Go - Serving Static Files

发布时间 2023-10-17 19:51:02作者: ZhangZhihuiAAA

Problem: You want to serve static files such as images, CSS, and JavaScript files.


Solution: Use the http.FileServer function to serve static files.

 

func   main ()   { 
      dir   :=   http . Dir ( "./static" ) 
      fs   :=   http . FileServer ( dir ) 
      http . Handle ( "/" ,   fs ) 
      http . ListenAndServe ( ":8000" ,   nil ) 
}

First, you need to understand where you want to serve the files from. For this, use http.Dir . Despite how it looks, http.Dir is not a function but a type. It’s a type that implements the http.FileSystem interface so the first line typecasts the directory such that it becomes a http.Dir . 

Next, the http.FileServer function takes in the http.Dir as a parameter and returns an http.Handler that can be used to serve the files. 

Finally, call the http.Handle function to register the http.Handler as the handler for the / URL pattern. 

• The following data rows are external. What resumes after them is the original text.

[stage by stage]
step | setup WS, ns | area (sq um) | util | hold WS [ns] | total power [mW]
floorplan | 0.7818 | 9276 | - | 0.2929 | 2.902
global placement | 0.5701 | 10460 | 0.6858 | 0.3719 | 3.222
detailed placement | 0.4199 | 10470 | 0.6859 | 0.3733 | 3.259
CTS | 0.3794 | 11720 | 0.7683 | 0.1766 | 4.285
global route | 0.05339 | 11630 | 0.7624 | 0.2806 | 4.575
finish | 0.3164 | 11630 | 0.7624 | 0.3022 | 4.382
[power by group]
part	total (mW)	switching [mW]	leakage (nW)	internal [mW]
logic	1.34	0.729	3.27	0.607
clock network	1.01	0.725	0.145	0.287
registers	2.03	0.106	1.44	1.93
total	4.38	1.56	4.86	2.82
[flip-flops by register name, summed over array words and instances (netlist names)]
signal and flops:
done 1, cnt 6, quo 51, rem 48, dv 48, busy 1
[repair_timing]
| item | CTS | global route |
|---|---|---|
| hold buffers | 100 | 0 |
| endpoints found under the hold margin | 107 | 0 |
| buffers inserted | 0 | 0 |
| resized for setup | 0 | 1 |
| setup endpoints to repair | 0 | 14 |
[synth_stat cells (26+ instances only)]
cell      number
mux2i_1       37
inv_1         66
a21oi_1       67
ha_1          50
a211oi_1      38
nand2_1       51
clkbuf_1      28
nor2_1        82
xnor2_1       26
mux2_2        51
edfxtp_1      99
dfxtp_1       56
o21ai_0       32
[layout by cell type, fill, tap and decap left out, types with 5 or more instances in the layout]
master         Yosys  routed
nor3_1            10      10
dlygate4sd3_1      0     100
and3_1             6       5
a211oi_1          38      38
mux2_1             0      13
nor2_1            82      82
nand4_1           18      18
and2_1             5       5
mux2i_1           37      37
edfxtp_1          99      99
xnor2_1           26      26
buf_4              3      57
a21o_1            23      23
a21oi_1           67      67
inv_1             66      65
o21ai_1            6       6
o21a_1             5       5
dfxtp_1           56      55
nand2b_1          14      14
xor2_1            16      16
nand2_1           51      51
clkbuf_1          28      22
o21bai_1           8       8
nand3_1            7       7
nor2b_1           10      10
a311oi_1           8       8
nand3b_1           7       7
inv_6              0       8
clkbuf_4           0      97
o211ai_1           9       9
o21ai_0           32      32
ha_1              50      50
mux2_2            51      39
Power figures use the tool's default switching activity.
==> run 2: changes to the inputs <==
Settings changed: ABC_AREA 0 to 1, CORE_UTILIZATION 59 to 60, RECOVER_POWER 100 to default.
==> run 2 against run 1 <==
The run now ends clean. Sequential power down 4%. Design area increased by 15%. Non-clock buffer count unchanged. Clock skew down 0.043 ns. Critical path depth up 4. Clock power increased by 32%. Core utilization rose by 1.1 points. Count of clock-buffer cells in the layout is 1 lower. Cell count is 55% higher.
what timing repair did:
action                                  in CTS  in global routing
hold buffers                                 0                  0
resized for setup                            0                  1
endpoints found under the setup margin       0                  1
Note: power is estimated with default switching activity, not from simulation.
## src/hdl/hcsm_pkg.sv

```systemverilog
// shared types, constants and the commutation table for the hall commutation core
`default_nettype none
package hcsm_pkg;

    localparam int TIME_W     = 63;
    localparam int SPEED_W    = 32;
    localparam int PPR_W      = 8;
    localparam int CFG_IDX_W  = 1;
    localparam int CFG_DATA_W = 32;
    localparam int IN_DATA_W  = 72;
    localparam int IN_USER_W  = 1;
    localparam int OUT_DATA_W = 40;
    localparam int DIV_STEPS  = 32;
    localparam int DIV_CNT_W  = $clog2(DIV_STEPS);

    localparam logic [PPR_W-1:0]   PPR_RESET = 8'd15;
    localparam logic [SPEED_W-1:0] NUM_RESET = 32'd60000000;

    localparam logic [CFG_IDX_W-1:0] REG_PPR = 1'b0;
    localparam logic [CFG_IDX_W-1:0] REG_NUM = 1'b1;

    localparam logic [1:0] DRV_OFF = 2'd0;
    localparam logic [1:0] DRV_LOW = 2'd1;
    localparam logic [1:0] DRV_PWM = 2'd2;

    typedef struct packed {
        logic [1:0] g;
        logic [1:0] b;
        logic [1:0] y;
    } t_drive;

    typedef struct packed {
        logic load;
        logic eval;
        logic div_step;
        logic out_load;
    } t_dp_cmd;

    typedef struct packed {
        logic div_needed;
        logic out_free;
    } t_dp_status;

    // hall code is y | b<<1 | g<<2
    function automatic t_drive drive_lookup(input logic [2:0] code);
        t_drive d;
        d = '{g: DRV_OFF, b: DRV_OFF, y: DRV_OFF};
        case (code)
            3'd1:    d = '{g: DRV_LOW, b: DRV_OFF, y: DRV_PWM};
            3'd2:    d = '{g: DRV_OFF, b: DRV_PWM, y: DRV_LOW};
            3'd3:    d = '{g: DRV_LOW, b: DRV_PWM, y: DRV_OFF};
            3'd4:    d = '{g: DRV_PWM, b: DRV_LOW, y: DRV_OFF};
            3'd5:    d = '{g: DRV_OFF, b: DRV_LOW, y: DRV_PWM};
            3'd6:    d = '{g: DRV_PWM, b: DRV_OFF, y: DRV_LOW};
            default: d = '{g: DRV_OFF, b: DRV_OFF, y: DRV_OFF};
        endcase
        return d;
    endfunction

endpackage
`default_nettype wire

```

## src/hdl/hcsm_ctrl.sv

```systemverilog
// sequencing state machine for the hall commutation core
`default_nettype none
module hcsm_ctrl
    import hcsm_pkg::*;
(
    input  wire         i_clk,
    input  wire         i_rst_n,
    input  wire         i_in_valid,
    output logic        o_in_ready,
    input  wire t_dp_status i_status,
    output t_dp_cmd     o_cmd
);

    typedef enum logic [1:0] {
        S_IDLE,
        S_EVAL,
        S_DIV,
        S_RESULT
    } t_state;

    t_state               r_state;
    logic [DIV_CNT_W-1:0] r_step;

    always_ff @(posedge i_clk) begin
        if (!i_rst_n) begin
            r_state <= S_IDLE;
            r_step  <= '0;
        end else begin
            unique case (r_state)
                S_IDLE: begin
                    if (i_in_valid) r_state <= S_EVAL;
                end
                S_EVAL: begin
                    r_step  <= '0;
                    r_state <= i_status.div_needed ? S_DIV : S_RESULT;
                end
                S_DIV: begin
                    r_step <= r_step + 1'b1;
                    if (r_step == DIV_CNT_W'(DIV_STEPS - 1)) r_state <= S_RESULT;
                end
                S_RESULT: begin
                    if (i_status.out_free) r_state <= S_IDLE;
                end
                default: r_state <= S_IDLE;
            endcase
        end
    end

    always_comb begin
        o_in_ready      = (r_state == S_IDLE);
        o_cmd.load      = (r_state == S_IDLE) && i_in_valid;
        o_cmd.eval      = (r_state == S_EVAL);
        o_cmd.div_step  = (r_state == S_DIV);
        o_cmd.out_load  = (r_state == S_RESULT) && i_status.out_free;
    end

endmodule
`default_nettype wire

```

## src/hdl/hcsm_dp.sv

```systemverilog
// datapath: speed accumulation, bit-serial divider and output register
`default_nettype none
module hcsm_dp
    import hcsm_pkg::*;
(
    input  wire                    i_clk,
    input  wire                    i_rst_n,
    input  wire                    i_cfg_we,
    input  wire  [CFG_IDX_W-1:0]   i_cfg_index,
    input  wire  [CFG_DATA_W-1:0]  i_cfg_data,
    input  wire  [2:0]             i_hall_code,
    input  wire                    i_capture,
    input  wire  [SPEED_W-1:0]     i_time_lo,
    input  wire t_dp_cmd           i_cmd,
    output t_dp_status             o_status,
    input  wire                    i_out_ready,
    output logic                   o_out_valid,
    output logic [OUT_DATA_W-1:0]  o_out_data
);

    logic [PPR_W-1:0]   r_ppr;
    logic [SPEED_W-1:0] r_num;
    logic [2:0]         r_code;
    logic               r_cap;
    logic [SPEED_W-1:0] r_time;
    logic [SPEED_W-1:0] r_rise;
    logic [SPEED_W-1:0] r_sum;
    logic [PPR_W-1:0]   r_count;
    logic [SPEED_W-1:0] r_div;
    logic [SPEED_W-1:0] r_rem;
    logic [SPEED_W-1:0] r_quo;
    logic               r_rep_valid;
    logic               r_rep_dz;
    logic               r_out_valid;
    logic [OUT_DATA_W-1:0] r_out_data;

    logic [SPEED_W-1:0] w_high;
    logic [SPEED_W-1:0] w_sum_new;
    logic [PPR_W:0]     w_next;
    logic               w_report;
    logic               w_zero;
    logic [SPEED_W:0]   w_trial;
    logic [SPEED_W:0]   w_diff;
    logic               w_ge;
    t_drive             w_drive;

    // high time wraps mod 2^32, so only the low timestamp bits matter
    assign w_high    = r_time - r_rise;
    assign w_sum_new = r_sum + w_high;
    assign w_next    = {1'b0, r_count} + 1'b1;
    assign w_report  = r_cap && !r_code[0] && (w_next >= {1'b0, r_ppr});
    assign w_zero    = (w_sum_new == '0);

    assign w_trial = {r_rem, r_quo[SPEED_W-1]};
    assign w_diff  = w_trial - {1'b0, r_div};
    assign w_ge    = !w_diff[SPEED_W];

    assign w_drive = drive_lookup(r_code);

    assign o_status.div_needed = w_report && !w_zero;
    assign o_status.out_free   = !r_out_valid || i_out_ready;

    // configuration registers
    always_ff @(posedge i_clk) begin
        if (!i_rst_n) begin
            r_ppr <= PPR_RESET;
            r_num <= NUM_RESET;
        end else if (i_cfg_we) begin
            unique case (i_cfg_index)
                REG_PPR: r_ppr <= i_cfg_data[PPR_W-1:0];
                REG_NUM: r_num <= i_cfg_data;
                default: ;
            endcase
        end
    end

    // speed state
    always_ff @(posedge i_clk) begin
        if (!i_rst_n) begin
            r_rise  <= '0;
            r_sum   <= '0;
            r_count <= '0;
        end else if (i_cmd.eval && r_cap) begin
            if (r_code[0]) begin
                r_rise <= r_time;
            end else if (w_report) begin
                r_sum   <= '0;
                r_count <= '0;
            end else begin
                r_sum   <= w_sum_new;
                r_count <= w_next[PPR_W-1:0];
            end
        end
    end

    // word capture, report flags and divider
    always_ff @(posedge i_clk) begin
        if (i_cmd.load) begin
            r_code <= i_hall_code;
            r_cap  <= i_capture;
            r_time <= i_time_lo;
        end
        if (i_cmd.eval) begin
            r_rep_valid <= w_report && !w_zero;
            r_rep_dz    <= w_report && w_zero;
            r_div       <= w_sum_new;
            r_rem       <= '0;
            r_quo       <= r_num;
        end else if (i_cmd.div_step) begin
            r_rem <= w_ge ? w_diff[SPEED_W-1:0] : w_trial[SPEED_W-1:0];
            r_quo <= {r_quo[SPEED_W-2:0], w_ge};
        end
    end

    // output register
    always_ff @(posedge i_clk) begin
        if (!i_rst_n) begin
            r_out_valid <= 1'b0;
        end else if (i_cmd.out_load) begin
            r_out_valid <= 1'b1;
        end else if (i_out_ready) begin
            r_out_valid <= 1'b0;
        end
    end

    always_ff @(posedge i_clk) begin
        if (i_cmd.out_load) begin
            r_out_data <= {r_rep_dz,
                           r_rep_valid ? r_quo : {SPEED_W{1'b0}},
                           r_rep_valid,
                           w_drive.g, w_drive.b, w_drive.y};
        end
    end

    assign o_out_valid = r_out_valid;
    assign o_out_data  = r_out_data;

endmodule
`default_nettype wire

```

## src/hdl/hall_commutation_with_speed_measure_core.sv

```systemverilog
// top level of the six-step hall commutation core with speed measurement
// sequence: an accepted word is captured, then evaluated; if a speed report with a
// nonzero sum is due, 32 divider steps run; the result loads once the output is free
// throughput: a new word is accepted only after the last result has loaded, so a due
// report holds the input through the 32-step bit-serial divider
// reset: synchronous active low; clears the period count, period sum, rise time,
// the output valid and loads 15 periods per report and a numerator of 60000000
`default_nettype none
module hall_commutation_with_speed_measure_core
    import hcsm_pkg::*;
(
    input  wire                    i_clk,
    input  wire                    i_rst_n,
    input  wire                    i_cfg_we,
    input  wire  [CFG_IDX_W-1:0]   i_cfg_index,
    input  wire  [CFG_DATA_W-1:0]  i_cfg_data,
    input  wire                    i_s_axis_tvalid,
    output logic                   o_s_axis_tready,
    // hall_y[0], hall_b[1], hall_g[2], time_us[65:3], zero fill[71:66]
    input  wire  [IN_DATA_W-1:0]   i_s_axis_tdata,
    // y_capture_fired[0]
    input  wire  [IN_USER_W-1:0]   i_s_axis_tuser,
    output logic                   o_m_axis_tvalid,
    input  wire                    i_m_axis_tready,
    // phase_y_drive[1:0], phase_b_drive[3:2], phase_g_drive[5:4], speed_valid[6],
    // speed_rpm[38:7], speed_div_zero[39]
    output logic [OUT_DATA_W-1:0]  o_m_axis_tdata
);

    t_dp_cmd    w_cmd;
    t_dp_status w_status;

    hcsm_ctrl u_ctrl (
        .i_clk      (i_clk),
        .i_rst_n    (i_rst_n),
        .i_in_valid (i_s_axis_tvalid),
        .o_in_ready (o_s_axis_tready),
        .i_status   (w_status),
        .o_cmd      (w_cmd)
    );

    hcsm_dp u_dp (
        .i_clk       (i_clk),
        .i_rst_n     (i_rst_n),
        .i_cfg_we    (i_cfg_we),
        .i_cfg_index (i_cfg_index),
        .i_cfg_data  (i_cfg_data),
        .i_hall_code (i_s_axis_tdata[2:0]),
        .i_capture   (i_s_axis_tuser[0]),
        .i_time_lo   (i_s_axis_tdata[3 +: SPEED_W]),
        .i_cmd       (w_cmd),
        .o_status    (w_status),
        .i_out_ready (i_m_axis_tready),
        .o_out_valid (o_m_axis_tvalid),
        .o_out_data  (o_m_axis_tdata)
    );

    // a result never carries both a speed and a zero-sum error
    a_flags_exclusive: assert property (@(posedge i_clk) disable iff (!i_rst_n)
        o_m_axis_tvalid |-> !(o_m_axis_tdata[6] && o_m_axis_tdata[39]))
        else $error("speed_valid and speed_div_zero both set");

    // rpm reads zero whenever no speed is reported
    a_rpm_zero: assert property (@(posedge i_clk) disable iff (!i_rst_n)
        (o_m_axis_tvalid && !o_m_axis_tdata[6]) |-> (o_m_axis_tdata[38:7] == '0))
        else $error("speed_rpm nonzero without speed_valid");

    // one word at a time: ready drops right after an accept
    a_one_in_flight: assert property (@(posedge i_clk) disable iff (!i_rst_n)
        (i_s_axis_tvalid && o_s_axis_tready) |=> !o_s_axis_tready)
        else $error("input accepted while a word is in flight");

endmodule
`default_nettype wire

```
## src/rtl/core/htw_pkg.sv

```systemverilog
// Package for the hierarchical timing wheel: opcode, event and ALU operation codes,
// link encoding and field widths. No dependencies.
package htw_pkg;

   localparam int SLOT_W   = 6;
   localparam int SLOTS    = 64;
   localparam int HANDLE_W = 6;
   localparam int LINK_W   = 7;
   localparam int LEN_W    = 24;
   localparam int TIME_W   = 32;

   // Link value that marks the end of a list.
   localparam logic [LINK_W-1:0] NIL = 7'h7F;

   typedef enum logic [1:0] {
      OP_TICK     = 2'd0,
      OP_ONESHOT  = 2'd1,
      OP_PERIODIC = 2'd2,
      OP_CANCEL   = 2'd3
   } opcode_type;

   typedef enum logic [2:0] {
      EV_STARTED   = 3'd0,
      EV_EXPIRED   = 3'd1,
      EV_CANCELED  = 3'd2,
      EV_NOT_FOUND = 3'd3,
      EV_BAD_LEN   = 3'd4,
      EV_FULL      = 3'd5
   } event_kind_type;

   typedef enum logic {
      ALU_ADD = 1'b0,
      ALU_SUB = 1'b1
   } alu_op_type;

endpackage

```

## src/rtl/core/htw_alu.sv

```systemverilog
// Shared 32-bit add/subtract unit of the timing wheel sequencer.
// Depends on htw_pkg for the operation code.
module htw_alu import htw_pkg::*; (
   input  alu_op_type        alu_op,
   input  logic [TIME_W-1:0] opa,
   input  logic [TIME_W-1:0] opb,
   output logic [TIME_W-1:0] result
);

   logic [TIME_W-1:0] opb_x;

   // One adder; subtraction inverts the second operand and adds one.
   always_comb begin
      opb_x  = (alu_op == ALU_SUB) ? ~opb : opb;
      result = TIME_W'(opa + opb_x + TIME_W'(alu_op == ALU_SUB));
   end

endmodule

```

## config.mk

```make
export PLATFORM = sky130hd
export DESIGN_NAME = htw_alu
export DESIGN_NICKNAME = d
export VERILOG_FILES = /design/src/rtl/core/htw_pkg.sv /design/src/rtl/core/htw_alu.sv
export SDC_FILE = /design/constraint.sdc
export NUM_CORES = 1
export LEC_CHECK = 0
export BUFFER_PORTS_ARGS = -buffer_cell sky130_fd_sc_hd__clkbuf_2
export CAP_MARGIN = 20
export CELL_PAD_IN_SITES_DETAIL_PLACEMENT = 0
export CELL_PAD_IN_SITES_GLOBAL_PLACEMENT = 1
export CORE_UTILIZATION = 35
export DETAILED_ROUTE_END_ITERATION = 8
export PLACE_DENSITY = 0.83
export RECOVER_POWER = 50
export SLEW_MARGIN = 20
export SYNTH_ARGS = -nofsm -noshare
export SYNTH_HDL_FRONTEND = slang
export SYNTH_SLANG_ARGS = --single-unit
```

## constraint.sdc

```tcl
create_clock -name vclk -period 3.3
set_clock_uncertainty 0.1 [all_clocks]
set_input_delay 0.165 -clock vclk [all_inputs]
set_output_delay 0.165 -clock vclk [all_outputs]
set_load 0.05 [all_outputs]
```

==> metrics.txt, run 1 <==
synth warn=0; RSZ-0062 raised after global routing=no; Setup crit end kind=output pin; post-synthesis simple-gate area fraction=21.4%; portion of netlist area occupied by mux cells=1.39%; Distinct cells, synth=57; final setup fails=0; Die Y-Extent=83.9 um; Mapped Cells=329; Die X=83.9 um; Post-Syn Area=between 2000 and 2500 sq um; final hold violation count=0; CTS resizes=0; Hold Path Class=in -> out; layout overhead on the synthesized area=28.4%; initial antenna violation count=0; share of cells above drive strength 1=24.9%; DRT iter0 DRCs=~140; max cap viols=0; Synth top cells by count=nand2_1, xor2_1, ha_1; critical path peak fanout=13; Slew Viols, Final=0; cell taking the most area after synthesis=ha_1; Tcrit/Tclk final=between 90 and 100%; failing checks=DRC; Register Area=0 sq um; worst path required time=3.03 ns; ranking of synthesized cells by area=ha_1, xor2_1, xnor2_1, nand2_1, a21oi_1; first-pass GRT wire length=roughly 11 mm; Multi-input gate area=2240 sq um; post-synth top area share=between 10% and 20%; DR vias/cell=between 5 and 6; Starting Density=between 30% and 40%; Synth Net Count=roughly 430; Fillers=693; core area=6420 sq um; Final Net Count=519; final total power=between 1 and 1.5 mW; # clk buffers=0; Seq/Total Area, Yosys=0%; XOR/XNOR share of the synthesized area=22.0%; Tot GR Track Use=17.7%; Seq cells=0; postcts setup bufs=0; Slew HR=59.9%; WP data arrival=2.81 ns; DRT antenna net count=0; Worst Max-Slew Pin Slew=0.600 ns; PwrDens=469 nW/um^2; io pins=between 90 and 100; largest family of logic cells by synthesized area=compound AO/OA/AOI/OAI gates; DP HPWL=5.60 mm; crit path launch type=primary input; diode count=0; Hold-fix buffers, CTS=0; largest net degree at the start of global routing=15; status=complete, but fails checks; row cnt=29; Post-route DRC=12; drt first pass iters=6; vias in the first global route=around 2500; Sum Neg Setup Slack=0 ns; Mapped Avg Cell Area=7.13 sq um; Leak=approximately 1.4 nW; DIE AREA=7030 sq um; WL per Instance=roughly 13 um; f_max=325 MHz; worst vdd ir=0.237 mV; via count of the routed design=2659; GRT Residual Overflow=0; Setup CP Type=in -> out; Compound-Gate Fraction of Synth Area=32.4%; wirelength, routed=6.34 mm; RePlAce Congestion=about 0.85; Tmin final=3.08 ns; Post-Synth Adder-Cell Area=18.5%; port buffer count=97
-- final timing paths --
| kind | start | end | slack [ns] | depth (start not counted) |
|---|---|---|---|---|
| max | alu_op | result[18] | 0.22 | 11 |
| min | opa[0] | result[0] | 0.71 | 3 |
-- routing by layer --
layer / global-route usage [%] / share of wire, % / vias to the layer above
met5: 0 / 0 / -
met4: 0.470 / 0.28 / 0
met3: 0.989 / 5.4 / 2
met2: 29.7 / 44 / 86
met1: 26.1 / 50 / 1194
li1: - / - / 1377
-- stage by stage --
| step | area, sq um | hold slack, ns | cells | worst slack (ns) | utilization, % |
|---|---|---|---|---|---|
| 6_report | 3010 | 0.708 | 495 | 0.225 | 46.9 |
| 2_1_floorplan | 2360 | 0.498 | 329 | 0.0568 | - |
| 5_1_grt | 3010 | 0.720 | 495 | 0.0434 | 46.9 |
| 4_1_cts | 3050 | 0.656 | 495 | 0.295 | 47.5 |
| 3_5_place_dp | 3050 | 0.656 | 495 | 0.294 | 47.5 |
| 3_3_place_gp | 3050 | 0.648 | 495 | 0.338 | 47.5 |
-- power by group --
group          switching, mW  internal (mW)  leakage [nW]
clock network              0              0             0
registers                  0              0             0
logic                  0.944          0.467          1.42
total                  0.944          0.467          1.42
-- critical path, cell delays in order --
cell and delay [ns]:
clkbuf_2 0.12, buf_12 0.16, xor2_1 0.16, ha_1 0.35, a21o_1 0.26, nand2b_1 0.16
o32ai_1 0.52, a21oi_1 0.20, a41o_1 0.29, xor2_1 0.23, buf_12 0.17
-- layout make-up --
type	instances	area share, %
multi-input cells	306	74.5
repair buffers	100	20.8
inverters	12	1.50
well taps	77	3.20
-- cell families (layout without fill, tap and decap cells) --
kind of cell / count (synthesis) / in the layout
AO/OA/AOI/OAI: 104 / 104
XOR/XNOR: 59 / 59
adder cells (fa/ha/maj): 34 / 34
buffers and inverters: 23 / 112
multiplexers: 2 / 2
AND/OR/NAND/NOR: 107 / 107
-- layout by cell type (no fill, tap or decap), types with 2 or more instances in the layout --
cell type	instances
clkbuf_2	77
xor2_1	39
nand2_1	39
ha_1	33
a21oi_1	30
nor2_1	26
xnor2_1	20
o21ai_0	19
inv_1	12
clkbuf_1	12
buf_12	9
nand3_1	8
nor3_1	8
nand4_1	6
o211ai_1	5
a21o_1	5
a31oi_1	5
nor2b_1	5
a211oi_1	4
o21bai_1	4
a21oi_2	3
o21a_1	3
nand2b_1	3
o31ai_1	3
a41o_1	3
a2111oi_0	2
and3_1	2
nor3_2	2
or4_1	2
o311ai_0	2
buf_4	2
Power figures use the tool's default switching activity.
==> inputs of run 2 (changes only) <==
==> constraint.sdc (replaced) <==
create_clock -name vclk -period 2.9
set_clock_uncertainty 0.1 [all_clocks]
set_input_delay 0.725 -clock vclk [all_inputs]
set_output_delay 0.725 -clock vclk [all_outputs]
set_load 0.05 [all_outputs]
==> metrics.txt, run 2 (synthesized netlist as in run 1, its figures left out) <==
final setup fails=30 (was 0); WP data arrival=3.21 ns (was 2.81 ns); Post-route DRC=20 (was 12); critical path's largest stage delay=0.38 ns (was 0.52 ns); DRT iter0 DRCs=173 (was 141); Hold Path Class=in -> out (unchanged); Slew Viols, Final=0 (unchanged); Fillers=264 (was 693); io pins=97 (unchanged); Slowest-stage cell, CP=ha_1 (was o32ai_1); Logic pwr share=100.0% (about the same); Sw Share=52.1% (was 66.9%); # clk buffers=0 (unchanged); RePlAce Congestion=0.860 (was 0.845); RSZ-0062 raised after global routing=yes (was no); Clock power frac=0% (about the same); final hold violation count=0 (unchanged); Hold-fix buffers, CTS=0 (unchanged); Worst Max-Slew Pin Slew=0.618 ns (was 0.600 ns); port buffer count=97 (unchanged); crit path launch type=primary input (unchanged); worst path required time=2.08 ns (was 3.03 ns); final hold slack=1.88 ns (was 0.708 ns); DR vias/cell=5.77 (was 5.37); f_max=248 MHz; PwrDens=535 nW/um^2 (was 469 nW/um^2); DP Cell Count=606 (was 495); core area=6420 sq um (unchanged); drt first pass iters=7 (was 6); largest net degree at the start of global routing=12 (was 15); worst setup margin=-1.14 ns (was 0.225 ns); via count of the routed design=3670 (was 2659); P_sw=1.61 mW (was 0.944 mW); worst vdd ir=0.363 mV (was 0.237 mV); commonest non-fill, non-tap cell in the layout=buf_4 (was clkbuf_2); Leak=2.59 nW (was 1.42 nW); Tmin final=just over 4 ns; critical path peak fanout=6 (was 13); CP delay by family, top=buffers and inverters (was compound AO/OA/AOI/OAI gates); failing checks=DRC, setup timing (was DRC); Final Net Count=660 (was 519); Finished Cell Area=5760 sq um (was 3010 sq um); wirelength, routed=12.6 mm (was 6.34 mm); Multi-input gate area=3440 sq um (was 2240 sq um); GRT Residual Overflow=0 (unchanged); Slew HR=59.0% (was 59.9%); most frequent cells in the layout=buf_4, clkbuf_2, nand2_1 (was clkbuf_2, xor2_1, nand2_1); critical-path cell list=clkbuf_16 > buf_12 > xor2_1 > ha_1 > nand4_1 > buf_4 > a2111oi_4 > o211ai_1 > nand3_2 > buf_6 > a31oi_4 > xnor2_4 > buf_8 (was clkbuf_2 > buf_12 > xor2_1 > ha_1 > a21o_1 > nand2b_1 > o32ai_1 > a21oi_1 > a41o_1 > xor2_1 > buf_12); Tot GR Track Use=27.3% (was 17.7%); Non-Filler Instances=636 (was 495); Die X=83.9 um (unchanged); hold depth=4 (was 3); first-pass GRT wire length=16.0 mm (was 10.8 mm); Die Y-Extent=83.9 um (unchanged); setup slack after placement=-1.19 ns (was 0.294 ns); WP buf/inv=5 (was 3); vias in the first global route=3548 (was 2482); max cap viols=0 (unchanged); initial antenna violation count=0 (unchanged); Tcrit/Tclk final=139%; share of cells above drive strength 1=66.9% (was 24.9%); Seq cells=0 (unchanged); row cnt=29 (unchanged); Starting Density=36.5% (unchanged); WL per Instance=19.9 um (was 12.8 um); DRT antenna net count=0 (unchanged); hold path start=opa[13] (was opa[0]); Setup CP Type=in -> out (unchanged); final total power=3.08 mW (was 1.41 mW); Setup crit end kind=output pin (unchanged); design internal power=1.48 mW (was 0.467 mW); Final Util=89.6% (was 46.9%); status=complete, but fails checks (unchanged); Register Area=0 sq um (unchanged); Sum Neg Setup Slack=-26.64 ns (was 0 ns); DIE AREA=7030 sq um (unchanged); placed inst area=4740 sq um (was 3050 sq um); hold path endpoint=result[13] (was result[0]); diode count=0 (unchanged); DP HPWL=7.24 mm (was 5.60 mm); layout overhead on the synthesized area=145% (was 28.4%); part of the power in registers=0% (about the same)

The previous information broke down the steps, but most of the time, you’ll use it this way:

func   main ()   { 
      http . Handle ( "/" ,   http . FileServer ( http . Dir ( "./static" ))) 
      http . ListenAndServe ( ":8000" ,   nil ) 
}

                  

This works because you use / as the URL to start from. However, once you start using different ones, you’ll need to use http.StripPrefix to remove the prefix:

func   main ()   { 
      dir   :=   http . Dir ( "./static" ) 
      fs   :=   http . FileServer ( dir ) 
      fs   =   http . StripPrefix ( "/static" ,   fs ) 
      http . Handle ( "/static/" ,   fs ) 
      http . ListenAndServe ( ":8000" ,   nil ) 
}

               

The main difference comes when you want to use /static as the root URL (or any other starting point). If you proceed as before, when the user requests for a file /static/rfc2616.txt , the file server you look for a file called /static/static/rfc2616.txt . To avoid this, use the http.StripPrefix function to remove the prefix /static from the request URL before it is passed to the file server. As before, you normally do it all in a single line:

func   main ()   { 
      http . Handle ( "/static/" ,   http . StripPrefix ( "/static" ,  http . FileServer ( http . Dir ( "./static" )))) 
      http . ListenAndServe ( ":8000" ,   nil ) 
}

This seems quite redundant, but actually there is another reason for this. In the example, you have a directory called static , and you want to serve it out from the /static URL. You could have a directory called datafiles , for example, but you want the user to access it from the /static URL:

func   main ()   { 
      http . Handle ( "/static/" ,   http . StripPrefix ( "/static" ,  http . FileServer ( http . Dir ( "./datafiles" )))) 
      http . ListenAndServe ( ":8000" ,   nil ) 
}

                    

You should be aware that http.FileServer will list all the contents of the directory that it is serving. This is might not be a major problem if you don’t care if the user can see the contents of the directory.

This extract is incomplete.